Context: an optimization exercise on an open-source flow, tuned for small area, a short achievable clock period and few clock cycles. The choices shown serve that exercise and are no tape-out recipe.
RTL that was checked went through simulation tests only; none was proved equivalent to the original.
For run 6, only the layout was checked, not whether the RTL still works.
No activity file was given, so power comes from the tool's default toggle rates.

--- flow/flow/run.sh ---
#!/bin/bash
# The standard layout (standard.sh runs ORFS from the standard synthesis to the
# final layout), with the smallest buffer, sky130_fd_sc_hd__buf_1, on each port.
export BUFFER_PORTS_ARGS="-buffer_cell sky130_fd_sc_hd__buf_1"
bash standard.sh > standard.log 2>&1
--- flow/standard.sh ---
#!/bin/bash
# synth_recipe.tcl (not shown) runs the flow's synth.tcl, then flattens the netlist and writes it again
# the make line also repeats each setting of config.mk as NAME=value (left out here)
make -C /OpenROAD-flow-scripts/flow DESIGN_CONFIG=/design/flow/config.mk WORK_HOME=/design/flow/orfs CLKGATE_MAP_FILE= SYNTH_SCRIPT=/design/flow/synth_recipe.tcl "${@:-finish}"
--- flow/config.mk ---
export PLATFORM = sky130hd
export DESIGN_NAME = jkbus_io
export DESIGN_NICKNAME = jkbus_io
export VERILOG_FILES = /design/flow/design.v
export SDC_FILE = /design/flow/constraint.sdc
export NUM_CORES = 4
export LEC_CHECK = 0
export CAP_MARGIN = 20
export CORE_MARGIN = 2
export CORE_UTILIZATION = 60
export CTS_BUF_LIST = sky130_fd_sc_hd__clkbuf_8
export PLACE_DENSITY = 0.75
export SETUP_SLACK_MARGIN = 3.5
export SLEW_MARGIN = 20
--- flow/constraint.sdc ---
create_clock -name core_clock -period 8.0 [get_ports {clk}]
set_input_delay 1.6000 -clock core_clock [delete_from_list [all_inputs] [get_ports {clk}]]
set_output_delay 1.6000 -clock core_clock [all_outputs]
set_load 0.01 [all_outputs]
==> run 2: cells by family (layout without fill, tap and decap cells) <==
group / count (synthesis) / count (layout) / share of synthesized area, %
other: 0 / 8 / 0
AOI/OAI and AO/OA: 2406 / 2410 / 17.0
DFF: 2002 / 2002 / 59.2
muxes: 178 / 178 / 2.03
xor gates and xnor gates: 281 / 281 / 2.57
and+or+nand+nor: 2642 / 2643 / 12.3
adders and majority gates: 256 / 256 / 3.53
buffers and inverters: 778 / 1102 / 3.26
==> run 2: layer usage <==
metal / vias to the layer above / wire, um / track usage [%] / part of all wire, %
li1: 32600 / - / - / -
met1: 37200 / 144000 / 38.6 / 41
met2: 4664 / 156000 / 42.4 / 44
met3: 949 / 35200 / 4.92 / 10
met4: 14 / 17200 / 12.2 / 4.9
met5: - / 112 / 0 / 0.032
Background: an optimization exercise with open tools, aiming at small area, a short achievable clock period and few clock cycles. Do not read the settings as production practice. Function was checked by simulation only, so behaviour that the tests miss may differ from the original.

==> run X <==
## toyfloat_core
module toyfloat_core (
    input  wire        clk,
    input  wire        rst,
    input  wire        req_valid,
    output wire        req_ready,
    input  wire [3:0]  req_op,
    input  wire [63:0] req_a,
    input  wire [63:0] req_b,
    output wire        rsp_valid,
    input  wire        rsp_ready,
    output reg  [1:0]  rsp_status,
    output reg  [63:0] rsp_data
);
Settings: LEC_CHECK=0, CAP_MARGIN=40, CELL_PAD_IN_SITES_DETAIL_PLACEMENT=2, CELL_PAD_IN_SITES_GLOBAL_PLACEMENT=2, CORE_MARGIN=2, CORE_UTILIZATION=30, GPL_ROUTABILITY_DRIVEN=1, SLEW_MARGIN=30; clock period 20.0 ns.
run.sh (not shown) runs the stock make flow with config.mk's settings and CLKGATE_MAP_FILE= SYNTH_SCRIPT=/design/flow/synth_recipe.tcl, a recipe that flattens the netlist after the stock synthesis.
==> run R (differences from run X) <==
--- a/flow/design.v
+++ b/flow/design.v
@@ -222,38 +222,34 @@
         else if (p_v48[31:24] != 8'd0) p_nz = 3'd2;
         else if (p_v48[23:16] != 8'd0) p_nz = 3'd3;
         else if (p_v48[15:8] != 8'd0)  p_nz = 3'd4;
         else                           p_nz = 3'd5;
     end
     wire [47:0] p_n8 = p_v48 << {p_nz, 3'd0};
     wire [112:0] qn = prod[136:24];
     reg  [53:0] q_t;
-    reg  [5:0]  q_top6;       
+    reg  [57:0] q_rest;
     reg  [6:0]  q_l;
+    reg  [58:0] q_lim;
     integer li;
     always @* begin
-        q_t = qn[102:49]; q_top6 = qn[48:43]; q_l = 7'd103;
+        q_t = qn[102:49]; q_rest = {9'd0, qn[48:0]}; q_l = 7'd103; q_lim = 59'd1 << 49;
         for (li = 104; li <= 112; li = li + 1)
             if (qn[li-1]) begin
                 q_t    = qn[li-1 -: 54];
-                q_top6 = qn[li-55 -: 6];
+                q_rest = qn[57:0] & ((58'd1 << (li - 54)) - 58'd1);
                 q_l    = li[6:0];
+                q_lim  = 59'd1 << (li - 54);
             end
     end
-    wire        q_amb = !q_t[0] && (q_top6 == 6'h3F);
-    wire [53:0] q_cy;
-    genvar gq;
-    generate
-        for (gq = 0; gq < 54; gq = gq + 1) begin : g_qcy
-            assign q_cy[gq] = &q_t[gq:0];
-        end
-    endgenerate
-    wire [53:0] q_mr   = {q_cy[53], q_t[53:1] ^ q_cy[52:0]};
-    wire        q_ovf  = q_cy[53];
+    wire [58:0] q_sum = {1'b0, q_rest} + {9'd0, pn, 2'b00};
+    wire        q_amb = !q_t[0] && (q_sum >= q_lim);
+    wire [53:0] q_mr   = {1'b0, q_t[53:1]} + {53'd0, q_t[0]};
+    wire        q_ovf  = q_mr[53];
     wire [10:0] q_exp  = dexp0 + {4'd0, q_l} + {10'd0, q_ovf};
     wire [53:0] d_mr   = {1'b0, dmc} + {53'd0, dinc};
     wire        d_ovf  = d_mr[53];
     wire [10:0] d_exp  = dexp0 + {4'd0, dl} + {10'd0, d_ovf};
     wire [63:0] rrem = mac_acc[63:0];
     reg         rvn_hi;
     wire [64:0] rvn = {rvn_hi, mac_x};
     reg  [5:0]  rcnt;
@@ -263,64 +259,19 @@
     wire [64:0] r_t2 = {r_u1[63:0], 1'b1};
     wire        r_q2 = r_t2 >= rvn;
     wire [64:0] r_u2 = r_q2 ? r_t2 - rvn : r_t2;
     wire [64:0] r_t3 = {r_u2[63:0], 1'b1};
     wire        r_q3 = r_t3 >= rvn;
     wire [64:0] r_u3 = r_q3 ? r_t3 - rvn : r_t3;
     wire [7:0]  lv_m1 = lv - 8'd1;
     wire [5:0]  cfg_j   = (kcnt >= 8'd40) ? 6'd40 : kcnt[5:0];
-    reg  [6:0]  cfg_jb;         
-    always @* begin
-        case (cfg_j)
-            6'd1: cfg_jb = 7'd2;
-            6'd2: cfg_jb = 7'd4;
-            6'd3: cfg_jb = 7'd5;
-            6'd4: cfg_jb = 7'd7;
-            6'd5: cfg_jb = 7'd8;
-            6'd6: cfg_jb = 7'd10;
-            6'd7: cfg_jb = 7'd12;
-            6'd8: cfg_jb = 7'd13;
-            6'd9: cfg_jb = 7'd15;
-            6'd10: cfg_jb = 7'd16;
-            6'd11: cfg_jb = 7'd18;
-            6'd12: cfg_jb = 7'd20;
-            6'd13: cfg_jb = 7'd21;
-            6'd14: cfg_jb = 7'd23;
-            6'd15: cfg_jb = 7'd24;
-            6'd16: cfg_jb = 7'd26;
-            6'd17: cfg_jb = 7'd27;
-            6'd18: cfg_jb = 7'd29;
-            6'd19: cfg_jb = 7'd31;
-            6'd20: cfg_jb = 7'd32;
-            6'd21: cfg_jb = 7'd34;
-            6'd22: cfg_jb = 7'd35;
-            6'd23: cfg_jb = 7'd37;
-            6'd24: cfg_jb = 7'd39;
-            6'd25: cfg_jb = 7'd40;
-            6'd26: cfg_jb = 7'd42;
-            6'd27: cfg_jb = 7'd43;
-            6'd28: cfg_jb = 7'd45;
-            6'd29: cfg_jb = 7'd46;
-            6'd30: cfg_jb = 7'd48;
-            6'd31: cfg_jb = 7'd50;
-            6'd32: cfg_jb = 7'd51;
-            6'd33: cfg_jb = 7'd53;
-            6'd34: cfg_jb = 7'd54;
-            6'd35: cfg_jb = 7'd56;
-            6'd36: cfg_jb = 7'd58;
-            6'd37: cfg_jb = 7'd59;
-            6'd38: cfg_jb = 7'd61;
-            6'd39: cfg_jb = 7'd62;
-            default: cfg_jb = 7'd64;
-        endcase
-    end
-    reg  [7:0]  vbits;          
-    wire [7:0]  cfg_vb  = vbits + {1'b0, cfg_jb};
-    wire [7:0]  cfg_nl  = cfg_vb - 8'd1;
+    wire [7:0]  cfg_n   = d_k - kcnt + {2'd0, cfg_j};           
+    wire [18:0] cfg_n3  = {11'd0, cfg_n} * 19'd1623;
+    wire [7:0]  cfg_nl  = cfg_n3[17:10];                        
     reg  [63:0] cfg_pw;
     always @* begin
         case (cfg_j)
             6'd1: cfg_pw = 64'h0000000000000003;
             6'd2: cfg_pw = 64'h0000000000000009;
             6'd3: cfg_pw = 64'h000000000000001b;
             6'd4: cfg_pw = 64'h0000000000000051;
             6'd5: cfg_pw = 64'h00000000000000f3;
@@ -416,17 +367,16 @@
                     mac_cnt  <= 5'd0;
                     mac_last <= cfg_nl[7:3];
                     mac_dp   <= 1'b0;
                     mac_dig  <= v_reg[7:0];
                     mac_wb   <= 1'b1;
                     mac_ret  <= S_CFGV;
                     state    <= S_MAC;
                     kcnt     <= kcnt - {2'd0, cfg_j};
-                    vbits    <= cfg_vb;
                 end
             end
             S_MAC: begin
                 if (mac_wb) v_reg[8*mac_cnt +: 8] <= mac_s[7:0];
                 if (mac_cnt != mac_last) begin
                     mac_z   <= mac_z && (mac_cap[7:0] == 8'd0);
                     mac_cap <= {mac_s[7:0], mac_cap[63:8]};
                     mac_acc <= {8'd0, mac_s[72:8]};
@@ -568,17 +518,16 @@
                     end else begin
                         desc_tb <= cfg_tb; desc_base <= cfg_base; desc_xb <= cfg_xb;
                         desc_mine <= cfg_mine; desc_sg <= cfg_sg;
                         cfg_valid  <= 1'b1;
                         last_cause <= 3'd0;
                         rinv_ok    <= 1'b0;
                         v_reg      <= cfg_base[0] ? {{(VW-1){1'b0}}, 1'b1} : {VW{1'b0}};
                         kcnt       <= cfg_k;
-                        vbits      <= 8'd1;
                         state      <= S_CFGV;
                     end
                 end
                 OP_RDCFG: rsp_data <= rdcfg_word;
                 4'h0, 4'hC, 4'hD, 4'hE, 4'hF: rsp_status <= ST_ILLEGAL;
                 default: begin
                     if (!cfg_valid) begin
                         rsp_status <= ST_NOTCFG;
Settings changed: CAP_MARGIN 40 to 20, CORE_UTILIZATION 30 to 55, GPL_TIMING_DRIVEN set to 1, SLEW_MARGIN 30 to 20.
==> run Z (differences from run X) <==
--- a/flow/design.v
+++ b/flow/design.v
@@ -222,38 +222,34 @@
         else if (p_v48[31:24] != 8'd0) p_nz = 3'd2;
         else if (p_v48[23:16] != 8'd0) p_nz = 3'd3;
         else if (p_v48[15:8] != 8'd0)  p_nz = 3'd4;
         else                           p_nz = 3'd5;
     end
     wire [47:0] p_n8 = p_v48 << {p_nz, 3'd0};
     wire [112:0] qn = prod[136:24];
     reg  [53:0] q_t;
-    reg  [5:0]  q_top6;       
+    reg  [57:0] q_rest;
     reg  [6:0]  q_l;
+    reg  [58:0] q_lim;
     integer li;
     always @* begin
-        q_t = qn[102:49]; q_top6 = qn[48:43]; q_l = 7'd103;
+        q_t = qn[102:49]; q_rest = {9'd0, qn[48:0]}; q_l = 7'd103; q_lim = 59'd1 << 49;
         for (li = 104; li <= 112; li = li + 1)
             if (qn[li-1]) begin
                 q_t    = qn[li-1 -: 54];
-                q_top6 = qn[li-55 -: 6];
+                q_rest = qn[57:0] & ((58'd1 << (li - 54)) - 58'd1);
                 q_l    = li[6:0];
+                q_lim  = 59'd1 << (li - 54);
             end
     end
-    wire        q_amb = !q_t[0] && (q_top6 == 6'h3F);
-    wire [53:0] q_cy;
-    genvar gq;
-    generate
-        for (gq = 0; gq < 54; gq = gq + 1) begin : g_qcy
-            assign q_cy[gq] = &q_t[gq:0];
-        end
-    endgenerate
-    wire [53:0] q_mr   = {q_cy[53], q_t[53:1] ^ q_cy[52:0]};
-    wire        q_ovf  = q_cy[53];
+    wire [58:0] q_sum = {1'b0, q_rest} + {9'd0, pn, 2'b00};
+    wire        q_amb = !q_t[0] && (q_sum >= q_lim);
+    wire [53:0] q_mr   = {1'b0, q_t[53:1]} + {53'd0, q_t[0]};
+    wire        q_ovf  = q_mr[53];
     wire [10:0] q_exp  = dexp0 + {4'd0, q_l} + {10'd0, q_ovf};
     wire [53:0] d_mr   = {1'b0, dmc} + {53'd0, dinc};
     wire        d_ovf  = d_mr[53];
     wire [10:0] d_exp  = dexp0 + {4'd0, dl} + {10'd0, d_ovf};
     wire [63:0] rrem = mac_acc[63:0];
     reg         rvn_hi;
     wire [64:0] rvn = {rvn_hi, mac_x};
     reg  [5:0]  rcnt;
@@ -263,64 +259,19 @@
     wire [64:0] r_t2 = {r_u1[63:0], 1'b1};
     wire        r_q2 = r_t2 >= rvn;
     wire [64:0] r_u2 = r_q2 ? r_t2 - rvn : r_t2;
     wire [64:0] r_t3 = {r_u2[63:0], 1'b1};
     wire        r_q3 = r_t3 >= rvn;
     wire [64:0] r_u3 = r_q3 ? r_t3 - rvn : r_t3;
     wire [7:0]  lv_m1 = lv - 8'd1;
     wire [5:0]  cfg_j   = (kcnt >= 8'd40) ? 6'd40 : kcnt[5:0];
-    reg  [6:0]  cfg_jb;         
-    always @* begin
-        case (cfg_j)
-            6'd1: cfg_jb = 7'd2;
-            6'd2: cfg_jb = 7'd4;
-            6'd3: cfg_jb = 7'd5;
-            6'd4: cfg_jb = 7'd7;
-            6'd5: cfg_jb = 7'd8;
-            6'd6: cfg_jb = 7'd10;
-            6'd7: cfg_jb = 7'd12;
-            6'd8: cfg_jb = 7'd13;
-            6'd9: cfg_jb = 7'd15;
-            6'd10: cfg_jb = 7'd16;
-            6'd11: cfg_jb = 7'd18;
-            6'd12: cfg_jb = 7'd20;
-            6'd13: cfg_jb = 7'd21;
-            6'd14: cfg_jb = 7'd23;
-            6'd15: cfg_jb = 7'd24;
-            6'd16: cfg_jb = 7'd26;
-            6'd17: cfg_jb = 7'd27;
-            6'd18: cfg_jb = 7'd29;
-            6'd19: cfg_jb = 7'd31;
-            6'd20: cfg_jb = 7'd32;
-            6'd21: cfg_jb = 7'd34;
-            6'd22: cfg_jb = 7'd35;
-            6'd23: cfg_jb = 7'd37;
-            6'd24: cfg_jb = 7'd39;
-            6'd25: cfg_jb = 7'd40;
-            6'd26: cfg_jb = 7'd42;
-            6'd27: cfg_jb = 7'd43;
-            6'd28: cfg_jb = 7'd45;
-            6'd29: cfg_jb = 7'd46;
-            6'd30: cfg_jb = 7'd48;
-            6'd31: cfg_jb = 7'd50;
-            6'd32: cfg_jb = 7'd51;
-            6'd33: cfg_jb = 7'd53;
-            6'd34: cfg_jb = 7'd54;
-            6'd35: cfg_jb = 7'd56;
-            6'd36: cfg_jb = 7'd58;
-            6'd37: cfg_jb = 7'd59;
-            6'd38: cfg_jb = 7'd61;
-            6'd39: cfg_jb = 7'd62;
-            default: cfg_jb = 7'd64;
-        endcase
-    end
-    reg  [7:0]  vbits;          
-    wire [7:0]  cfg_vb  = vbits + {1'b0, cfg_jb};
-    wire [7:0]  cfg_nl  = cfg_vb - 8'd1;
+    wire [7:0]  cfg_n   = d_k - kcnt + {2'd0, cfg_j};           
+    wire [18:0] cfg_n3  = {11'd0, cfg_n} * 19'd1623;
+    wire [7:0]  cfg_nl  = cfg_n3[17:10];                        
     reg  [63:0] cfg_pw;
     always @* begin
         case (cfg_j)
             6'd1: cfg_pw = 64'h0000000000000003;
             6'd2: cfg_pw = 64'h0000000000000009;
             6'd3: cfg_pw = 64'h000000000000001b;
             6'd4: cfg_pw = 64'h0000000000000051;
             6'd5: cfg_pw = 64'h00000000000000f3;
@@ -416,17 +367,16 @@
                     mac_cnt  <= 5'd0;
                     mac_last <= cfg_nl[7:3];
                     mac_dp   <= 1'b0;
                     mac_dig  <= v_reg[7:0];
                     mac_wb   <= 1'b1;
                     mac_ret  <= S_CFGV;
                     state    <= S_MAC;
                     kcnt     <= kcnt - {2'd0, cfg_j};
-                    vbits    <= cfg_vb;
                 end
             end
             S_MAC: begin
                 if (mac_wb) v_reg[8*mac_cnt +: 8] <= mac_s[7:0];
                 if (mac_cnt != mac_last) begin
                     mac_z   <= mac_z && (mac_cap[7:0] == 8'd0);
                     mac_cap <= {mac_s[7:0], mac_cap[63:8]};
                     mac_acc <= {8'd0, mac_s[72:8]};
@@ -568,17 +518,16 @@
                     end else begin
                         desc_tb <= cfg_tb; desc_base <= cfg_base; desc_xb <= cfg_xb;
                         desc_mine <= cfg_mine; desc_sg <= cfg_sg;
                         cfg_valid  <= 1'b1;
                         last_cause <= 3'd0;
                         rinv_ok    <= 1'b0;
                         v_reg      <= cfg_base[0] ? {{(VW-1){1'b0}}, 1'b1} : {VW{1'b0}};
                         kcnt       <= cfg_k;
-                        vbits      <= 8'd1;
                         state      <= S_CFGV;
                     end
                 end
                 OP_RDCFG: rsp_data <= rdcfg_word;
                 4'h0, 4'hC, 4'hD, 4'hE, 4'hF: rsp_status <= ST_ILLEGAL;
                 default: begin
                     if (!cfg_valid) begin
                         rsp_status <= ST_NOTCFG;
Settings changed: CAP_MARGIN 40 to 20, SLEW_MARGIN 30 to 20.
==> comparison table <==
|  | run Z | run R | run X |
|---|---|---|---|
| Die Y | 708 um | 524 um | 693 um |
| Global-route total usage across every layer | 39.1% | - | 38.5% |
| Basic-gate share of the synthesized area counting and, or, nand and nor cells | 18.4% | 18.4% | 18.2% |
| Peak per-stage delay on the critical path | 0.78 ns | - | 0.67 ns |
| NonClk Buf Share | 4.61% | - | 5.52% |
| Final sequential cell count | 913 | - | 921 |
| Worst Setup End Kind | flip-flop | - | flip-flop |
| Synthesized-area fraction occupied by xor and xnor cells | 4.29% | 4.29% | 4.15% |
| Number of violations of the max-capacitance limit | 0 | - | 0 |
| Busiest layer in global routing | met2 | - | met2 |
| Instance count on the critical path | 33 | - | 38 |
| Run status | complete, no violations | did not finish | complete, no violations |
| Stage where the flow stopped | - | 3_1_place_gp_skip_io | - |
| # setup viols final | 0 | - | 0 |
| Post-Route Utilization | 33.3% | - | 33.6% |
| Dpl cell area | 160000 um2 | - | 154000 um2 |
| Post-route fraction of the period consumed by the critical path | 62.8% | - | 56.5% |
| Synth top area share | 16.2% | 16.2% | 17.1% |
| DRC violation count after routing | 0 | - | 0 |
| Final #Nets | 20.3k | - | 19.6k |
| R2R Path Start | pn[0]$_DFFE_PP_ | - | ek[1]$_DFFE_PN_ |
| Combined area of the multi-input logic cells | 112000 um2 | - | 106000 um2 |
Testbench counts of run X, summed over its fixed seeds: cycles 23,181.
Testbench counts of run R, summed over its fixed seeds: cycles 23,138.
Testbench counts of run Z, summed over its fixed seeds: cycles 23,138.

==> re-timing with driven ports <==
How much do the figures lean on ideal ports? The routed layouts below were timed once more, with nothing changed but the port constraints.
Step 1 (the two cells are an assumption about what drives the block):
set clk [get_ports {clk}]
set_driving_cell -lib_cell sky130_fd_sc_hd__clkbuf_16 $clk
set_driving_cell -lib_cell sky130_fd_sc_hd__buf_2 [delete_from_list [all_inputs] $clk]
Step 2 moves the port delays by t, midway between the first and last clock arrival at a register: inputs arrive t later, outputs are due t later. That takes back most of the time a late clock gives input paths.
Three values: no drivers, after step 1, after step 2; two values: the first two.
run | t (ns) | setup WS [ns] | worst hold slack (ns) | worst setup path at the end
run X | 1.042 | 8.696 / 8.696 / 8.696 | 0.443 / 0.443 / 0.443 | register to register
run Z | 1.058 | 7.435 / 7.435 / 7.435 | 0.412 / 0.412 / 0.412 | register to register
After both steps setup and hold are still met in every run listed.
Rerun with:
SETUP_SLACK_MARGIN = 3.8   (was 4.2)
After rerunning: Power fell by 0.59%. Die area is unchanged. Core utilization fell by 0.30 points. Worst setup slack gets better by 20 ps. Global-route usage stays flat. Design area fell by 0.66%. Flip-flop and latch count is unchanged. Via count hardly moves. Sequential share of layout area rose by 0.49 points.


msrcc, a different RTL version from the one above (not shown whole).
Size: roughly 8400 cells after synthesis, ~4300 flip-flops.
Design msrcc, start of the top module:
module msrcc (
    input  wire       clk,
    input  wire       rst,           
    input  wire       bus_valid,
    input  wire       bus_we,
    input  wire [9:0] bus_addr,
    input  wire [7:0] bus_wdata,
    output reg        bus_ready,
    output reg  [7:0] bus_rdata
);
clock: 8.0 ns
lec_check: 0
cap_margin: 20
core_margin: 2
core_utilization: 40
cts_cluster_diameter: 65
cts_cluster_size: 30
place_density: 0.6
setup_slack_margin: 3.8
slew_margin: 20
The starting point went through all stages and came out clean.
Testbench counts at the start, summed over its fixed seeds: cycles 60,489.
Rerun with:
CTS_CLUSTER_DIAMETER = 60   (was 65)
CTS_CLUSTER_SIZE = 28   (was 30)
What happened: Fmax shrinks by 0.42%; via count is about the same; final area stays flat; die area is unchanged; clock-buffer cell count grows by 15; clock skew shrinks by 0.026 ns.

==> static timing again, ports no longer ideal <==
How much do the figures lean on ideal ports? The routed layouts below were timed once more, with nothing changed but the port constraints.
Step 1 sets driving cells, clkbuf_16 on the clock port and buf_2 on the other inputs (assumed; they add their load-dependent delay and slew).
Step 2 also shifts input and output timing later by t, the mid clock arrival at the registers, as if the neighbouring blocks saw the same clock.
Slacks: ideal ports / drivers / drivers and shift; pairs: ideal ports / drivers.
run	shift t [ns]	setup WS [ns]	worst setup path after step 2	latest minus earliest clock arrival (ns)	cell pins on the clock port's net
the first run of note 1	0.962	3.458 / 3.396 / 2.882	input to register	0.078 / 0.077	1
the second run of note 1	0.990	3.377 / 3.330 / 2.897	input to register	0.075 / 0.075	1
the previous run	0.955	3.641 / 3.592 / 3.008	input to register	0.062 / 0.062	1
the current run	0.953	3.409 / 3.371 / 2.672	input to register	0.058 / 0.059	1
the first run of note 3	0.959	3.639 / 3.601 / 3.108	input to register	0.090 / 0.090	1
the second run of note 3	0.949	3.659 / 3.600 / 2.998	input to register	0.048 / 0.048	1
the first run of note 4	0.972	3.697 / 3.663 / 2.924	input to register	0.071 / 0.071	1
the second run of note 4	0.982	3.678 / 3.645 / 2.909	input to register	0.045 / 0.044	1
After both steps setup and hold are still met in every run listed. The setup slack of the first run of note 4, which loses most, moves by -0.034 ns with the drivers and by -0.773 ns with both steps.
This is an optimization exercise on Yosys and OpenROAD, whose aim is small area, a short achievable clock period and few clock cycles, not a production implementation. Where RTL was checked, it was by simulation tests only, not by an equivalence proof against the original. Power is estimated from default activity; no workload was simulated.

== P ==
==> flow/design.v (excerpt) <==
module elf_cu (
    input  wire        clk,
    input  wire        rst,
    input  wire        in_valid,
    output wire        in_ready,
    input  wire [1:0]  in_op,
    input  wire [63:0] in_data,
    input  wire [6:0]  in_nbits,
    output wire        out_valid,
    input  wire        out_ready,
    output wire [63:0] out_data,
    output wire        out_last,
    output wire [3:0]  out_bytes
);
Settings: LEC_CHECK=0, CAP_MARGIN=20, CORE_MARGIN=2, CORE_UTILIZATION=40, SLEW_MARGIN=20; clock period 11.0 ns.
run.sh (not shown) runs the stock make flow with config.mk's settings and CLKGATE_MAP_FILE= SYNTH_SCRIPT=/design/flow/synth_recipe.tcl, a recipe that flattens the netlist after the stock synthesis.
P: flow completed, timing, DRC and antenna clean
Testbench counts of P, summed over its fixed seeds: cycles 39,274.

___

What you are asked to do. Give back the records above exactly, limited to the lines between the one holding "other: 0 / 8 / 0" and the one holding "met4: 14 / 17200 / 12.2 / 4.9", inclusive.

Problem solution.
other: 0 / 8 / 0
AOI/OAI and AO/OA: 2406 / 2410 / 17.0
DFF: 2002 / 2002 / 59.2
muxes: 178 / 178 / 2.03
xor gates and xnor gates: 281 / 281 / 2.57
and+or+nand+nor: 2642 / 2643 / 12.3
adders and majority gates: 256 / 256 / 3.53
buffers and inverters: 778 / 1102 / 3.26
==> run 2: layer usage <==
metal / vias to the layer above / wire, um / track usage [%] / part of all wire, %
li1: 32600 / - / - / -
met1: 37200 / 144000 / 38.6 / 41
met2: 4664 / 156000 / 42.4 / 44
met3: 949 / 35200 / 4.92 / 10
met4: 14 / 17200 / 12.2 / 4.9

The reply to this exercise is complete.